Best Albums of 2019: The Quireboys – Amazing Disgrace

The formula of The Small Faces filtered through a prism of The Rolling Stones and ZZ Top hasn’t changed much in 35 years for The Quireboys, but that’s not really the point. These guys can still write a killer hook and their new songs can stand ear to ear with tunes they may have written decades ago. Are you listening Rolling Stones? And, we’re not letting you off the hook Billy Joel. Their scorching opener “Original Black Eyed Son” swings the barroom doors open in the best of ‘let’s get ready to rumble’ ways. With the drum beat introduction and the horns kicking in, once the organ joins the party early on in the song you can almost see lead singer Spike Gray swashbuckling into the room with a bottle of Jack Daniels under one arm and a busty blond under the other.

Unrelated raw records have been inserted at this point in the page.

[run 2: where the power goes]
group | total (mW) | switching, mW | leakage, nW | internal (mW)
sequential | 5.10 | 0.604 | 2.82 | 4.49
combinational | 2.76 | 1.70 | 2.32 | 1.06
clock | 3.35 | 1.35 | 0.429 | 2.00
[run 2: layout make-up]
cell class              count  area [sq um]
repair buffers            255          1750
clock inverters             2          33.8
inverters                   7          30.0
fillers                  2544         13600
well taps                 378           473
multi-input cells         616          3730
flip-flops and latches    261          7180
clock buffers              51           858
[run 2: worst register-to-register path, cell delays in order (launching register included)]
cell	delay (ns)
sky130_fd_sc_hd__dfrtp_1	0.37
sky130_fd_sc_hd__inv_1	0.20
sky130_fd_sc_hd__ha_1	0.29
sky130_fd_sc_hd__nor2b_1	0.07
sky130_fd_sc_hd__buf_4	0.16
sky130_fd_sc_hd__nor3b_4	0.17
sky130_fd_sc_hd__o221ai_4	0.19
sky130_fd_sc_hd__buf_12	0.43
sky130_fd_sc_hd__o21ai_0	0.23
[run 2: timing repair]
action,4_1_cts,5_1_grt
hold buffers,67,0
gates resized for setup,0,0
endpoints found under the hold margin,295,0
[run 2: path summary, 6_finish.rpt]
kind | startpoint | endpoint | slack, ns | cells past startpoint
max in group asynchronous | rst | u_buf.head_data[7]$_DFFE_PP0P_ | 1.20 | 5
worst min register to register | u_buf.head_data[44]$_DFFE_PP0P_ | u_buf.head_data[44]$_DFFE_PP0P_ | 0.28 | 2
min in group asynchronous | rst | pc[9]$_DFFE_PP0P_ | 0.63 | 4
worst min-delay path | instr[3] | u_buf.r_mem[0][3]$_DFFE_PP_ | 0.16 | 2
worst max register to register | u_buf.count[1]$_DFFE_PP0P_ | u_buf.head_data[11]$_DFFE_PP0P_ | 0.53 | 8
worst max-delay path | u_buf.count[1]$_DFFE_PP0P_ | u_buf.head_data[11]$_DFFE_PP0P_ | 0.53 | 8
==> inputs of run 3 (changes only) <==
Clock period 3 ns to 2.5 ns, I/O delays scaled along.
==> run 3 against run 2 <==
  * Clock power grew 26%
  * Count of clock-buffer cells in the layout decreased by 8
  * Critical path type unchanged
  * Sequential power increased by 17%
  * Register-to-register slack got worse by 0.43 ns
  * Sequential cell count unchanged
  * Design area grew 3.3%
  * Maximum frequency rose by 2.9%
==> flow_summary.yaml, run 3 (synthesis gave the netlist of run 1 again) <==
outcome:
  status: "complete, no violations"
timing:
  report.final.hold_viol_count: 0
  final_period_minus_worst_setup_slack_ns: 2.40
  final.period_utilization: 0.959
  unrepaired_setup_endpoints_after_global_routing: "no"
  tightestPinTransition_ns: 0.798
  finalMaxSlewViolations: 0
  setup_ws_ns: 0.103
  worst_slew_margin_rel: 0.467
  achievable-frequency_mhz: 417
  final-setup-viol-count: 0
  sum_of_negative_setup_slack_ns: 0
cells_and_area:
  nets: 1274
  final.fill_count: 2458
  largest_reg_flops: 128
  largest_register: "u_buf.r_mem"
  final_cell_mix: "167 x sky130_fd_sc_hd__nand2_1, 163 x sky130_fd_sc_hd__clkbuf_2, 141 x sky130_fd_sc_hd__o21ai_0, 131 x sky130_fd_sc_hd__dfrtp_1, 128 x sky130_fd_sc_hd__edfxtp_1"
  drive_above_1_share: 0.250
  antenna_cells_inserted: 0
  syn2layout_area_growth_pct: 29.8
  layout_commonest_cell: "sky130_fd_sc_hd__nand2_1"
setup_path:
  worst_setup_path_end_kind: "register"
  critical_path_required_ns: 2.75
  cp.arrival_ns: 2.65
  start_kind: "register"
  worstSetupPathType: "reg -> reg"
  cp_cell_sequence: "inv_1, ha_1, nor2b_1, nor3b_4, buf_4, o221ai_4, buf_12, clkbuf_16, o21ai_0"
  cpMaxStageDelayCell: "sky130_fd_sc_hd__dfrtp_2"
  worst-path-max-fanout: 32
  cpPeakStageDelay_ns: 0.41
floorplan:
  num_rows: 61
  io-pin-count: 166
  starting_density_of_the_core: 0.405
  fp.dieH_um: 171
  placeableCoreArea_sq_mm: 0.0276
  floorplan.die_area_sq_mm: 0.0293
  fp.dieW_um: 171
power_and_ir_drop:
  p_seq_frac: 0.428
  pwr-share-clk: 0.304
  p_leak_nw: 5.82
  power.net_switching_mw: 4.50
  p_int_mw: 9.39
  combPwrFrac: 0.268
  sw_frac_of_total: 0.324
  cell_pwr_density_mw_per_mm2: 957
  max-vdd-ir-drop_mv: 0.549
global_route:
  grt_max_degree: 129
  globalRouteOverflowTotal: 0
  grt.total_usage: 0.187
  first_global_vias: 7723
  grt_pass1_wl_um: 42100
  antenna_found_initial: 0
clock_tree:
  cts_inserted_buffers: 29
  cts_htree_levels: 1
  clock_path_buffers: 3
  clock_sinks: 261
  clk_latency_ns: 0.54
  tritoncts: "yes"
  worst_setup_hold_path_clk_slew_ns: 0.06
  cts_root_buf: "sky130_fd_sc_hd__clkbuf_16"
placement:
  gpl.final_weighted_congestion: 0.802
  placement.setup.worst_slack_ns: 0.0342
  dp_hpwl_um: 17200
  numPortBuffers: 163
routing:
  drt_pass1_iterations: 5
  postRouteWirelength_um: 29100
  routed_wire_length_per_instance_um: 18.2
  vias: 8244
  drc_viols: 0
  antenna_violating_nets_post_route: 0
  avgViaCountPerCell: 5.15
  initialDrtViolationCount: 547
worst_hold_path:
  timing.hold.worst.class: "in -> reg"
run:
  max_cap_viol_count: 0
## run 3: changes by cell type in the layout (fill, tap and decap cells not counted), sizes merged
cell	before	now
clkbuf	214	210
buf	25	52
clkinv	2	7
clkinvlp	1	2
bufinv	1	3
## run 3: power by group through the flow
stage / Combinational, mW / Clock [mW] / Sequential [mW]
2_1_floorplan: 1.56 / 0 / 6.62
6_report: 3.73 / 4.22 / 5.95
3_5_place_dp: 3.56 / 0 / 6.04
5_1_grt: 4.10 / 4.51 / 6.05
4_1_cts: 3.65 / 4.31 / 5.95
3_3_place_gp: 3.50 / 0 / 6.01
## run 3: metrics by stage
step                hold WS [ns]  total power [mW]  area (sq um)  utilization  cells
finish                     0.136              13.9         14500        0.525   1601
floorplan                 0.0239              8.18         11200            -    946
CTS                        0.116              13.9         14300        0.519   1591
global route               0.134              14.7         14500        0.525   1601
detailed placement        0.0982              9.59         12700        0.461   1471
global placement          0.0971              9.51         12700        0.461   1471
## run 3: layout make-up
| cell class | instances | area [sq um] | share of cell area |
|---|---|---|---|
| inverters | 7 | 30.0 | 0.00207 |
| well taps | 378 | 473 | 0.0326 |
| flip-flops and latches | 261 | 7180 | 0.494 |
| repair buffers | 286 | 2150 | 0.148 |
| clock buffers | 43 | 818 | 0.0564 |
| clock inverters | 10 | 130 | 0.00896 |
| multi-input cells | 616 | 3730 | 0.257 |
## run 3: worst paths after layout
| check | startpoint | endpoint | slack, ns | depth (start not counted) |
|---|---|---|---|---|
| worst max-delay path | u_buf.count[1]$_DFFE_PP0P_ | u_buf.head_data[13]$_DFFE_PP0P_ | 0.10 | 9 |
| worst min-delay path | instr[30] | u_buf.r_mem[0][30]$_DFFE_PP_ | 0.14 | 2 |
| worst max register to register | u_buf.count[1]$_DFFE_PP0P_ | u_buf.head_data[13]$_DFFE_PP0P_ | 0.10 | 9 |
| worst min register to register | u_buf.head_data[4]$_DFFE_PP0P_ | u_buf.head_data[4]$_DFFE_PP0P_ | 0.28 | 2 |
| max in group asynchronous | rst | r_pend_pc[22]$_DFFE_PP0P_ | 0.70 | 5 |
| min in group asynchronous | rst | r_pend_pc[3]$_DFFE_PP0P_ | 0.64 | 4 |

Two songs in with “Singer Serenader” you are left wondering if these guys are really in their sixties or just might be a bunch of millennials with a garage band who grew up listening to their grand parents Classic Rock record collection.

And yes, Spike Gray, with a voice that sounds like he gargles with sandpaper, cigarettes and whiskey can take things lower and even slower and deliver a ballad with the best of them like he does on “This is It.” It is here where there is a spit take moment towards the end of the song when the ghost of Papa John Creach seemingly joins the party with a fiddle outro. It’s subtle, but it’s there. And it’s delicious.

There literally is not a bad song on this record. The entire proceedings are so cool that the guys can almost be forgiven for going all Bryan Adams on our ears with “Dancing In Paris.” Well, almost. They tried to hide it by sneaking it in as the second to the last song on the album. The spot that is typically reserved for songs that are added at the last minute for filler purposes. We are on to your little reindeer games Quireboys. Shine on you crazy diamonds!